Иногда я заходил и сюда.

 

...Будто сейчас я вижу того мальчишку-пятиклассника. Он идет сюда от той линии горизонта, где пасутся черные лошади, но идет не по озими, а по жнивью: по убранному ржаному полю, светло-золотому в предзакатный час погожего сентябрьского дня.

Как живую реальность вижу ту серую матерчатую сумку, что всегда была туго набита книгами и испачкана фиолетовыми чернилами, она висит на черной лямке через плечо, то и дело сбивается вперед, мешает идти, и мальчишка ударом локтя отправляет ее назад; и хлопчатобумажный серый костюмчик в полоску: тесный уже пиджачок с протертыми о парту рукавами и короткие брюки с черными заплатами на коленях; и даже те остроносые ботинки из вывернутой свиной кожи, неприятно шершавые внове, а затем и вовсе обтрепавшиеся, потерявшие свой первоначальный черный цвет. Белоголовый, с остатками летних цыпок на темных руках, мальчишка шагает по высокому колкому жнивью и сам не замечает, что идет к могиле матери.

 

Я не помню, что случилось у него именно в тот день.

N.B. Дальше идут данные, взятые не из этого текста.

==> flow/design.v <==
module packet_alignment (
    input logic clk,
    input logic reset_n,
    output  logic               o_tready_in,
    input   logic               i_tvalid_in,
    input   logic   [511:0]     i_tdata_in,
    input   logic   [63:0]      i_tkeep_in,
    input   logic               i_tlast_in,
    input   logic               i_tready_out,
    output  logic               o_tvalid_out,
    output  logic   [511:0]     o_tdata_out,
    output  logic               o_tlast_out 
);
    assign o_tready_in  = i_tready_out;
    assign o_tvalid_out = i_tvalid_in;
    assign o_tdata_out  = i_tdata_in;
    assign o_tlast_out  = i_tlast_in;
endmodule
module sha1_top (
    input bit clk,
    input bit reset_n,
    output  bit               o_tready,
    input   bit               i_tvalid,
    input   bit   [511:0]     i_tdata,
    input   bit   [63:0]      i_tkeep, 
    input   bit               i_tlast,
    input   bit               i_sha_tready,
    output  bit               o_sha_tvalid,
    output  bit [159:0]       o_sha_tdata
);
reg pa_ready_out;
wire pa_valid_out;
wire [511:0] pa_data_out;
wire pa_tlast_out;
wire unit_ready_in;
reg unit_valid_in;
reg [511:0] unit_data_in;
reg [31:0] unit_A_in, unit_B_in, unit_C_in, unit_D_in, unit_E_in;
reg unit_ready_out;
wire unit_valid_out;
wire [31:0] unit_A_out, unit_B_out, unit_C_out, unit_D_out, unit_E_out;
localparam A_init = 32'h67452301;
localparam B_init = 32'hEFCDAB89;
localparam C_init = 32'h98BADCFE;
localparam D_init = 32'h10325476;
localparam E_init = 32'hC3D2E1F0;
bit [31:0] A, B, C, D, E; 
enum logic [1:0] {WAIT_START, WAIT_COMPLETE, WAIT_NEW_DATA, SEND_RESULT} state, state_next;
bit last_reg;
packet_alignment packet_alignment_inst(
    .clk    (clk),
    .reset_n(reset_n),
    .o_tready_in(o_tready),
    .i_tvalid_in(i_tvalid),
    .i_tdata_in (i_tdata),
    .i_tkeep_in (i_tkeep),
    .i_tlast_in (i_tlast),
    .i_tready_out   (pa_ready_out),
    .o_tvalid_out   (pa_valid_out),
    .o_tdata_out    (pa_data_out),
    .o_tlast_out    (pa_tlast_out)
);
sha1_unit sha1_unit_inst(
    .clk    (clk),
    .reset_n(reset_n),
    .o_tready_in(unit_ready_in),
    .i_tvalid_in(unit_valid_in),
    .i_data_in  (unit_data_in), 
    .i_A(unit_A_in), 
    .i_B(unit_B_in), 
    .i_C(unit_C_in), 
    .i_D(unit_D_in), 
    .i_E(unit_E_in), 
    .i_tready_out(unit_ready_out),
    .o_tvalid_out(unit_valid_out),
    .o_A(unit_A_out), 
    .o_B(unit_B_out), 
    .o_C(unit_C_out), 
    .o_D(unit_D_out), 
    .o_E(unit_E_out)
);
always_ff @ (posedge clk or negedge reset_n)
    if(!reset_n) state <= WAIT_START;
    else state <= state_next;
always_comb begin
    state_next = state;
    pa_ready_out = ~pa_valid_out;
    unit_A_in = A;
    unit_B_in = B;
    unit_C_in = C;
    unit_D_in = D;
    unit_E_in = E;
    unit_valid_in = 1'b0;
    unit_data_in = pa_data_out;
    unit_ready_out = 1'b1;
    case(state)
        WAIT_START: begin
            pa_ready_out = unit_ready_in & ~o_sha_tvalid; 
            unit_valid_in = pa_valid_out & ~o_sha_tvalid;
            unit_A_in = A_init;
            unit_B_in = B_init;
            unit_C_in = C_init;
            unit_D_in = D_init;
            unit_E_in = E_init;
            if(pa_valid_out && pa_ready_out) begin
                state_next = WAIT_COMPLETE;
            end
        end
        WAIT_COMPLETE: begin
            if(unit_valid_out) begin
                if(last_reg) state_next = SEND_RESULT;
                else state_next = WAIT_NEW_DATA;
            end
        end
        WAIT_NEW_DATA: begin
            pa_ready_out = unit_ready_in;
            unit_valid_in = pa_valid_out;
            if(pa_valid_out && pa_ready_out) begin
                state_next = WAIT_COMPLETE;
            end
        end
        SEND_RESULT: begin
            if(i_sha_tready) state_next = WAIT_START;
        end
        default: begin
            state_next = WAIT_START;
        end
    endcase
end
always_ff @ (posedge clk or negedge reset_n)
    if(!reset_n) last_reg <= 1'b0;
    else if(((state == WAIT_START) || (state == WAIT_NEW_DATA)) && pa_valid_out && pa_ready_out) last_reg <= pa_tlast_out;
always_ff @ (posedge clk) begin
    if((state == WAIT_START) && pa_valid_out && pa_ready_out) begin
        A <= A_init;
        B <= B_init;
        C <= C_init;
        D <= D_init;
        E <= E_init;
    end
    else if((state == WAIT_COMPLETE) && unit_valid_out) begin
        A <= A + unit_A_out;
        B <= B + unit_B_out;
        C <= C + unit_C_out;
        D <= D + unit_D_out;
        E <= E + unit_E_out;
    end
end
always_ff @ (posedge clk or negedge reset_n)
    if(!reset_n) o_sha_tvalid <= 1'b0;
    else if((state == WAIT_COMPLETE) && unit_valid_out && last_reg ) o_sha_tvalid <= 1'b1;
    else if(i_sha_tready) o_sha_tvalid <= 1'b0;
assign o_sha_tdata = {A, B, C, D, E};
endmodule
module sha1_unit (
    input logic clk,
    input logic reset_n,
    output  logic                   o_tready_in,
    input   logic                   i_tvalid_in,
    input   logic   [15:0][31:0]    i_data_in, 
    input   logic   [31:0]          i_A, i_B, i_C, i_D, i_E, 
    input   logic               i_tready_out,
    output  logic               o_tvalid_out,
    output  logic [31:0]        o_A, o_B, o_C, o_D, o_E
);
bit processing;
bit [7:0] iteration; 
bit [31:0] A_reg, B_reg, C_reg, D_reg, E_reg;
bit [31:0] A_next, B_next, C_next, D_next, E_next;
bit update;
bit [31:0] F;
bit [31:0] Kt;
bit [15:0][31:0] Wt;
always_ff @ (posedge clk or negedge reset_n)
    if(!reset_n) begin
        processing <= 1'b0;
        iteration <= 8'h0;
    end
    else if(o_tready_in) begin
        processing <= i_tvalid_in;
        iteration <= 8'h0;
    end
    else begin
        processing <= i_tready_out & o_tvalid_out ? 1'b0 : processing; 
            if(iteration[7:1] < 7'd80) iteration <= iteration + 8'h1;
    end
assign o_tready_in = ~processing;
always_ff @ (posedge clk) begin
    if(o_tready_in && i_tvalid_in) begin 
        A_reg <= i_A;
        B_reg <= i_B;
        C_reg <= i_C;
        D_reg <= i_D;
        E_reg <= i_E;
    end
    else if(update) begin 
        A_reg <= A_next;
        B_reg <= B_next;
        C_reg <= C_next;
        D_reg <= D_next;
        E_reg <= E_next;
    end
end
wire [31:0] Wt15_next = Wt[0] ^ Wt[2] ^ Wt[8] ^ Wt[13];
always_ff @ (posedge clk) begin
    if(o_tready_in && i_tvalid_in) begin
        {Wt[0], Wt[1], Wt[2], Wt[3], Wt[4], Wt[5], Wt[6], Wt[7], Wt[8], Wt[9], Wt[10], Wt[11], Wt[12], Wt[13], Wt[14], Wt[15]} <= i_data_in;
    end
    else if(update) begin
        Wt[0] <= Wt[1];
        Wt[1] <= Wt[2];
        Wt[2] <= Wt[3];
        Wt[3] <= Wt[4];
        Wt[4] <= Wt[5];
        Wt[5] <= Wt[6];
        Wt[6] <= Wt[7];
        Wt[7] <= Wt[8];
        Wt[8] <= Wt[9];
        Wt[9] <= Wt[10];
        Wt[10] <= Wt[11];
        Wt[11] <= Wt[12];
        Wt[12] <= Wt[13];
        Wt[13] <= Wt[14];
        Wt[14] <= Wt[15];
        Wt[15] <= {Wt15_next[30:0], Wt15_next[31]};
    end
end
always_comb begin
        if((iteration[7:1] >= 7'd0) && (iteration[7:1] <= 7'd19)) begin
            F = ((B_reg & C_reg) | (~B_reg & D_reg));
            Kt = 32'h5A827999;
        end
        else if((iteration[7:1] >= 7'd20) && (iteration[7:1] <= 7'd39)) begin
            F = (B_reg ^ C_reg ^ D_reg);
            Kt = 32'h6ED9EBA1;
        end
        else if((iteration[7:1] >= 7'd40) && (iteration[7:1] <= 7'd59)) begin
            F = ((B_reg & C_reg) | (B_reg & D_reg) | (C_reg & D_reg));
            Kt = 32'h8F1BBCDC;
        end
        else if((iteration[7:1] >= 7'd60) && (iteration[7:1] <= 7'd79)) begin
            F = (B_reg ^ C_reg ^ D_reg);
            Kt = 32'hCA62C1D6;
        end
        else begin
            F = 32'h0;
            Kt = 32'h0;
        end
end
    bit [31:0] A_pipe, B_pipe, C_pipe, D_pipe, E_pipe;
    bit [31:0] FplusE;
    bit [31:0] WtplusKt;
    always_ff @ (posedge clk) begin
        FplusE <= E_reg + F;
        WtplusKt <= Wt[0] + Kt;
        A_pipe <= A_reg;
        B_pipe <= B_reg;
        C_pipe <= C_reg;
        D_pipe <= D_reg;
        E_pipe <= E_reg;
    end
    always_comb begin
        update = iteration[7:1] < 7'd80 & processing & iteration[0];
        A_next = FplusE + {A_pipe[26:0], A_pipe[31:27]} + WtplusKt;
        B_next = A_pipe;
        C_next = {B_pipe[1:0], B_pipe[31:2]};
        D_next = C_pipe;
        E_next = D_pipe;
    end
    always_ff @ (posedge clk or negedge reset_n)
        if(!reset_n) o_tvalid_out <= 1'b0;
        else if(update && iteration[7:1] == 8'd79) o_tvalid_out <= 1'b1;
        else if(i_tready_out) o_tvalid_out <= 1'b0;
    always_ff @ (posedge clk) begin
        if(update && iteration[7:1] == 8'd79) begin
            o_A <= A_next;
            o_B <= B_next;
            o_C <= C_next;
            o_D <= D_next;
            o_E <= E_next;
        end
    end
endmodule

Вполне возможно, что утром он опять забыл о приказе постричься, вспомнил об этом уже по дороге в школу — и струсил, а вернее — устыдился удивленно-непонимающего взгляда красавицы-директрисы. Он боялся ее и млел перед нею, а когда она быстро проходила по коридору: высокая, в оранжевой шелковой кофточке и черной юбке, с гордо закинутой головой, и от нее веяло какими-то сказочными духами — он смиренно сознавал свое ничтожество. Но иногда и она улыбалась ему, потому что хорошо знала его отца, каждый год ремонтировавшего школу, а еще и потому, что и он, и его брат Петр были хорошими учениками. Теперь он побоялся получить от нее записку к отцу и решил вообще не идти в школу: отстал от ребят и весь день пробродил по опушкам сумрачной Монашенской рощи, собирая под дичками сочные кислые яблоки; а когда пришло время, он не спеша пошел домой отчитываться перед отцом за прожитый день.